Biologie
Feedback wordt gedefinieerd als de verkregen informatie over een reactie op een product, waardoor het product kan worden gewijzigd. Feedback loops zijn daarom het proces waarbij een verandering in het systeem resulteert in een alarm dat een bepaald resultaat zal veroorzaken. Dit resultaat zal ofwel de verandering in het systeem verhogen of verminderen om het systeem weer normaal te maken. Er zijn nog enkele vragen: Hoe werken deze systemen? Wat is een positieve feedback? Wat is negatieve feedback? Waar vinden we deze systemen in de natuur?
biologische systemen werken op een mechanisme van in-en uitgangen, elk veroorzaakt door en veroorzaakt door een bepaalde gebeurtenis. Een feedbacklus is een biologisch verschijnsel waarbij de output van een systeem het systeem versterkt (positieve feedback) of het systeem remt (negatieve feedback). De terugkoppelingslussen zijn belangrijk omdat zij levende organismen toestaan om homeostase te handhaven. Homeostase is het mechanisme dat ons in staat stelt om onze interne omgeving relatief constant te houden – niet te warm, of te koud, niet te hongerig of moe. Het niveau van energie dat een organisme nodig heeft om homeostase te behouden, hangt af van het type organisme, evenals de omgeving waarin het zich bevindt.
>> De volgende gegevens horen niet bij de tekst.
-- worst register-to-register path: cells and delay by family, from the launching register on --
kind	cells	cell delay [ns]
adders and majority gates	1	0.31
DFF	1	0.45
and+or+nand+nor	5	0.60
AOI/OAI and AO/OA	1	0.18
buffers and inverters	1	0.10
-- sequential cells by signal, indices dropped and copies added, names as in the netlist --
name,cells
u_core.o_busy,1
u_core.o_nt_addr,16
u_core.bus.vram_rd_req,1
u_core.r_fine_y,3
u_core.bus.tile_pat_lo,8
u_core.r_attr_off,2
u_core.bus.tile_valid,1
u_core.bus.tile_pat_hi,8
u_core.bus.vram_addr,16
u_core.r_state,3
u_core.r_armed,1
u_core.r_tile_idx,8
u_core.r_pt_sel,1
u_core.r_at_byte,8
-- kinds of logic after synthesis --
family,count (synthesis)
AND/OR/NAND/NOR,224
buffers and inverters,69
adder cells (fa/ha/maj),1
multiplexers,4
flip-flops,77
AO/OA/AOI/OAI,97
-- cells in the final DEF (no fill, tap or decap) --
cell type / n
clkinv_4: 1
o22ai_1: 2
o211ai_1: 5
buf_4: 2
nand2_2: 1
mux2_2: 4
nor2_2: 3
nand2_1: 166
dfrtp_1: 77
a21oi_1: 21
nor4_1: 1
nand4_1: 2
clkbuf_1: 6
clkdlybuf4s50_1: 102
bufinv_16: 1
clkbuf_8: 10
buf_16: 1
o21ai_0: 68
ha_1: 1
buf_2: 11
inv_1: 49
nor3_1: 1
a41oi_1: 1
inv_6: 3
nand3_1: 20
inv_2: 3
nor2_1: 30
$ cat src/rtl/mem_arb_pkg.sv
// rtl/mem_arb_pkg.sv - shared types and grant ids for the instr/data memory port arbiter
package mem_arb_pkg;

  typedef enum logic [1:0] {
    ST_IDLE  = 2'd0,
    ST_ISSUE = 2'd1,
    ST_WAIT  = 2'd2,
    ST_RESP  = 2'd3
  } state_t;

  localparam logic GNT_I = 1'b0;
  localparam logic GNT_D = 1'b1;

  // One-hot request mask for a grant id: bit 0 is the fetch port, bit 1 the data port.
  function automatic logic [1:0] id_mask(input logic id);
    return id ? 2'b10 : 2'b01;
  endfunction

endpackage

$ cat src/rtl/rr_arb2.sv
// rtl/rr_arb2.sv - two-way round-robin picker with per-requester exclusion
import mem_arb_pkg::*;

module rr_arb2 (
  input  logic [1:0] req,
  input  logic       last,
  input  logic [1:0] exclude,
  output logic [1:0] gnt,
  output logic       gnt_id
);

  logic [1:0] eligible;

  assign eligible = req & ~exclude;

  // On a tie the requester that did not win last time goes next.
  always_comb begin
    gnt_id = GNT_I;
    if (eligible == 2'b11) begin
      gnt_id = ~last;
    end else if (eligible[1]) begin
      gnt_id = GNT_D;
    end
    gnt = (eligible == 2'b00) ? 2'b00 : id_mask(gnt_id);
  end

endmodule

$ cat src/rtl/mem_port_arbiter.sv
// rtl/mem_port_arbiter.sv - shares one synchronous SRAM port between CPU fetch and data requests
import mem_arb_pkg::*;

module mem_port_arbiter #(
  parameter int ADDR_W  = 32,
  parameter int DATA_W  = 32,
  parameter int MEM_LAT = 1
) (
  input  logic              clk,
  input  logic              rst,
  input  logic              i_req,
  input  logic [ADDR_W-1:0] i_addr,
  output logic [DATA_W-1:0] i_rdata,
  output logic              i_valid,
  input  logic              d_req,
  input  logic              d_we,
  input  logic [ADDR_W-1:0] d_addr,
  input  logic [DATA_W-1:0] d_wdata,
  output logic [DATA_W-1:0] d_rdata,
  output logic              d_valid,
  output logic              m_en,
  output logic              m_we,
  output logic [ADDR_W-1:0] m_addr,
  output logic [DATA_W-1:0] m_wdata,
  input  logic [DATA_W-1:0] m_rdata,
  output logic              busy
);

  localparam int            CW       = $clog2(MEM_LAT) + 1;
  localparam logic [CW-1:0] CNT_INIT = CW'(MEM_LAT - 1);

  state_t        state;
  state_t        state_nx;
  logic [CW-1:0] cnt;
  logic [CW-1:0] cnt_nx;
  logic          take;
  logic          owner;
  logic          last;
  logic          we_lat;
  logic [1:0]    gnt;
  logic [1:0]    exclude;
  logic          gnt_id;

  // The port just being answered may not win again straight out of RESP.
  assign exclude = (state == ST_RESP) ? id_mask(owner) : 2'b00;

  rr_arb2 u_arb (
    .req     ({d_req, i_req}),
    .last    (last),
    .exclude (exclude),
    .gnt     (gnt),
    .gnt_id  (gnt_id)
  );

  // Next-state logic; a grant can be taken from IDLE or straight out of RESP.
  always_comb begin
    state_nx = state;
    cnt_nx   = cnt;
    take     = 1'b0;
    case (state)
      ST_IDLE: begin
        if (|gnt) begin
          take     = 1'b1;
          state_nx = ST_ISSUE;
        end
      end
      ST_ISSUE: begin
        state_nx = ST_WAIT;
        cnt_nx   = CNT_INIT;
      end
      ST_WAIT: begin
        if (cnt == '0) begin
          state_nx = ST_RESP;
        end else begin
          cnt_nx = cnt - CW'(1);
        end
      end
      ST_RESP: begin
        if (|gnt) begin
          take     = 1'b1;
          state_nx = ST_ISSUE;
        end else begin
          state_nx = ST_IDLE;
        end
      end
      default: state_nx = ST_IDLE;
    endcase
  end

  // State and latency counter registers.
  always_ff @(posedge clk or negedge rst) begin
    if (!rst) begin
      state <= ST_IDLE;
      cnt   <= '0;
    end else begin
      state <= state_nx;
      cnt   <= cnt_nx;
    end
  end

  // Capture the winning request so the requester may change its inputs after grant.
  always_ff @(posedge clk or negedge rst) begin
    if (!rst) begin
      owner   <= GNT_I;
      last    <= GNT_D;
      we_lat  <= 1'b0;
      m_addr  <= '0;
      m_wdata <= '0;
    end else if (take) begin
      owner  <= gnt_id;
      last   <= gnt_id;
      we_lat <= (gnt_id == GNT_D) && d_we;
      m_addr <= (gnt_id == GNT_D) ? d_addr : i_addr;
      if (gnt_id == GNT_D) begin
        m_wdata <= d_wdata;
      end
    end
  end

  // Registered strobes derived from the state being entered.
  always_ff @(posedge clk or negedge rst) begin
    if (!rst) begin
      m_en    <= 1'b0;
      m_we    <= 1'b0;
      busy    <= 1'b0;
      i_valid <= 1'b0;
      d_valid <= 1'b0;
    end else begin
      m_en    <= (state_nx == ST_ISSUE);
      m_we    <= take && (gnt_id == GNT_D) && d_we;
      busy    <= (state_nx != ST_IDLE);
      i_valid <= (state_nx == ST_RESP) && (owner == GNT_I);
      d_valid <= (state_nx == ST_RESP) && (owner == GNT_D);
    end
  end

  // Read data is taken on the last WAIT edge and held until that port's next read.
  always_ff @(posedge clk or negedge rst) begin
    if (!rst) begin
      i_rdata <= '0;
      d_rdata <= '0;
    end else if ((state == ST_WAIT) && (cnt == '0)) begin
      if (owner == GNT_I) begin
        i_rdata <= m_rdata;
      end else if (!we_lat) begin
        d_rdata <= m_rdata;
      end
    end
  end

endmodule

$ cat config.mk
export PLATFORM = sky130hd
export DESIGN_NAME = mem_port_arbiter
export DESIGN_NICKNAME = d
export VERILOG_FILES = /design/src/rtl/mem_arb_pkg.sv /design/src/rtl/rr_arb2.sv /design/src/rtl/mem_port_arbiter.sv
export SDC_FILE = /design/constraint.sdc
export NUM_CORES = 1
export LEC_CHECK = 0
export BUFFER_PORTS_ARGS = -buffer_cell sky130_fd_sc_hd__buf_2
export CORE_ASPECT_RATIO = 0.9
export CORE_UTILIZATION = 40
export DETAILED_ROUTE_END_ITERATION = 8
export GPL_TIMING_DRIVEN = 1
export PLACE_DENSITY_LB_ADDON = 0.3
export SLEW_MARGIN = 10
export SYNTH_ARGS = -nofsm -noshare
export SYNTH_HDL_FRONTEND = slang
export SYNTH_SLANG_ARGS = --single-unit
$ cat constraint.sdc
create_clock -name clk -period 6.1 [get_ports clk]
set_clock_uncertainty 0.15 [all_clocks]
set_input_delay 0.305 -clock clk [delete_from_list [all_inputs] [get_ports clk]]
set_output_delay 0.305 -clock clk [all_outputs]
set_load 0.05 [all_outputs]
==> impl_metrics.py <==
metrics = {
    "floorplanning": {
        "die_y_um": 113,
        "start_util": 0.411,
        "die_x_um": 126,
        "dieArea_um2": 14300,
        "core_um2": 13400,
        "rows": 40,
        "design.portCount": 266,
    },
    "cells_and_area": {
        "drive_gt1_frac": 0.510,
        "num-fill-cells": 1052,
        "final_core_util": 0.610,
        "layout.nets": 852,
        "antenna_cells": 0,
        "area.growth.synth_to_final_pct": 48.4,
    },
    "synthesis": {
        "syn_avg_cell_area_um2": 14.5,
        "synth_seq_cells": 138,
        "ys_types": 26,
        "netlist_instances": 381,
        "syn_area_um2": 5520,
        "synth-warning-count": 0,
        "synth_seq_area_share": 0.626,
        "syn_nets": 518,
    },
    "sta": {
        "finalHoldViolCount": 0,
        "whs_ps": 22.8,
        "max_clock_freq_mhz": 380,
        "slew_headroom": 0.328,
        "finalSetupViolCount": 0,
        "setup_tns_ps": 0,
        "drv_slew": 0,
        "fin_ws_ps": 3470,
        "rsz0062_at_grt": "no",
        "worst_pin_slew_ps": 1010,
        "period_needed_ps": 2630,
        "fin_crit_sh": 0.432,
    },
    "cts": {
        "clk_path_buf_depth": 2,
        "cts_setup_buffers": 0,
        "cts_hold_buf": 66,
        "clk_latency_ps": 400,
        "htreeDepth": 4,
        "clock_sinks": 138,
        "path_clk_slew_ps": 60,
        "cts-buffers-inserted": 17,
        "cts-root-buf": "clkbuf_16",
        "cts_resized": 0,
        "cts_tree": "yes",
    },
    "hold_path": {
        "min_from": "i_addr[15]",
        "hold_path_class": "in -> reg",
    },
    "placed_design": {
        "dp_worst_setup_slack_ps": 3470,
        "port_buffers": 265,
        "dpl.hpwl_um": 9280,
        "gp_congestion": 0.765,
    },
    "routing": {
        "vias": 4269,
        "antenna_left": 0,
        "detail_route.wl_per_cell_um": 15.6,
        "via_per_inst": 4.77,
        "drtIter0Drc": 156,
        "first_pass_iters": 4,
        "drc": 0,
        "wl_um": 14000,
    },
    "setup_path": {
        "cp_data_required_time_ps": 6230,
        "criticalPathCategory": "reg -> reg",
        "cp-end-kind": "register",
        "cp_max_fo": 36,
        "arrival_ps": 2760,
        "start_kind": "register",
        "worstReg2RegStart": "state[1]$_DFF_PN0_",
        "cp-startpoint": "state[1]$_DFF_PN0_",
    },
    "grt": {
        "grt_util_all_layers": 0.207,
        "grt_pass1_vias": 4573,
        "grt_pass1_wl_um": 22700,
        "gr-total-overflow": 0,
        "antenna_found_initial": 1,
        "grt_max_degree": 83,
    },
    "status": {
        "status": "finished, final reports clean",
    },
    "flow_run": {
        "cap_violations": 0,
    },
}
==> per-layer routing <==
layer / share of wire / routed length (µm) / vias to the layer above / global-route usage
met3: 0.080 / 1120 / 20 / 0.0797
li1: - / - / 2005 / -
met1: 0.39 / 5510 / 2056 / 0.224
met5: 0.00093 / 13 / - / 0
met4: 0.015 / 215 / 2 / 0.0707
met2: 0.51 / 7100 / 186 / 0.372
==> worst max-delay path: stages, from the launching register on <==
cell      delay (ps)
dfrtp_1          410
ha_1             290
a21boi_2         300
o21ai_4           80
buf_4            310
nor2_8           530
mux2_1           400
==> cell families after synthesis <==
family                   after synthesis  synth area share
flip-flops                           138             0.626
adder cells (fa/ha/maj)                4           0.00907
buffers and inverters                 25            0.0272
AO/OA/AOI/OAI                         40            0.0438
multiplexers                         129             0.256
AND/OR/NAND/NOR                       45            0.0374
==> layout make-up <==
class	count	area (µm²)	area share
repair buffers	336	2030	0.248
flip-flops and latches	138	3450	0.422
multi-input cells	218	1930	0.236
inverters	4	15.0	0.00183
well taps	168	210	0.0257
clock buffers	18	439	0.0537
clock inverters	13	104	0.0127
==> cell usage in the layout (no fill, tap or decap), types with 2 or more instances in the layout <==
cell           Yosys  final
buf_2              9    264
dfrtp_1          137    137
dlygate4sd3_1      0     67
mux2_2            65     65
nand2_1           34     34
mux2_1            32     32
mux2i_1           32     32
o21ai_1           32     32
clkbuf_16          0     17
clkinv_2           0      8
inv_1              4      4
ha_1               4      4
buf_4              6      4
nor2b_1            3      2
nand2b_1           2      2
nor2_1             2      2
and2_1             2      2
a21o_1             2      2
clkinv_4           0      2
==> sequential cells by signal (all words and copies together), names as in the netlist <==
| name | cells |
|---|---|
| d_rdata | 32 |
| i_rdata | 32 |
| m_addr | 32 |
| m_wdata | 32 |
| state | 2 |
| busy | 1 |
| d_valid | 1 |
| i_valid | 1 |
| last | 1 |
| m_en | 1 |
| m_we | 1 |
| owner | 1 |
| we_lat | 1 |
==> cells in the mapped netlist (all sizes together) <==
cell type,number,area (µm²)
a21boi,1,11.3
a21o,2,15.0
a221oi,1,8.76
a22o,1,8.76
a31oi,1,6.26
and2,2,12.5
buf,18,124
clkbuf,3,11.3
dfrtp,137,3430
dfstp,1,26.3
ha,4,50.1
inv,4,15.0
mux2,97,1090
mux2i,32,320
nand2,34,128
nand2b,2,12.5
nand3b,1,7.51
nor2,3,27.5
nor2b,3,18.8
o21ai,33,176
o221ai,1,15.0
==> final timing paths <==
kind / endpoint / slack [ps] / cells after the start
setup / recovery: m_wdata[31]$_DFFE_PN0P_ / 3470 / 6
hold / removal: m_addr[15]$_DFFE_PN0N_ / 20 / 3
hold reg to reg: m_addr[11]$_DFFE_PN0N_ / 330 / 2
min in group asynchronous: i_rdata[21]$_DFFE_PN0P_ / 270 / 2
max in group asynchronous: m_addr[9]$_DFFE_PN0N_ / 4110 / 3
setup reg to reg: m_wdata[31]$_DFFE_PN0P_ / 3470 / 6
==> stage by stage <==
| step | instances | cell area [µm²] |
|---|---|---|
| 5_1_grt | 895 | 8190 |
| 2_1_floorplan | 381 | 5520 |
| 3_5_place_dp | 797 | 6970 |
| 4_1_cts | 894 | 8180 |
| 3_3_place_gp | 797 | 6970 |
| 6_report | 895 | 8190 |
Power is not shown: default switching activity piles up to over one toggle a cycle in this logic, so the estimate is an artifact.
Een koudbloedige vis houdt bijvoorbeeld zijn temperatuur op hetzelfde niveau als het water eromheen, en hoeft dus zijn interne temperatuur niet te controleren. Vergelijk dit met een warmbloedige walvis in dezelfde omgeving: hij moet zijn lichaamstemperatuur hoger houden dan die van het water eromheen, en dus zal hij meer energie besteden aan temperatuurregeling. Dit is een verschil tussen ectothermen en endothermen: een ectotherm gebruikt de omgevingstemperatuur om zijn interne temperatuur te regelen (bijvoorbeeld reptielen, amfibieën en vissen), terwijl een endotherm homeostase gebruikt om zijn interne temperatuur te handhaven. Endothermen kunnen hun metabolisme handhaven op een constante snelheid, waardoor constante beweging, reactie en interne processen, terwijl ectothermen hun metabolisme niet kunnen handhaven op een constante snelheid. Dit betekent dat hun beweging, reactie en interne processen afhankelijk zijn van voldoende externe warmte, maar het betekent ook dat ze minder energie nodig hebben in de vorm van voedsel, omdat hun lichaam niet constant brandstof verbrandt.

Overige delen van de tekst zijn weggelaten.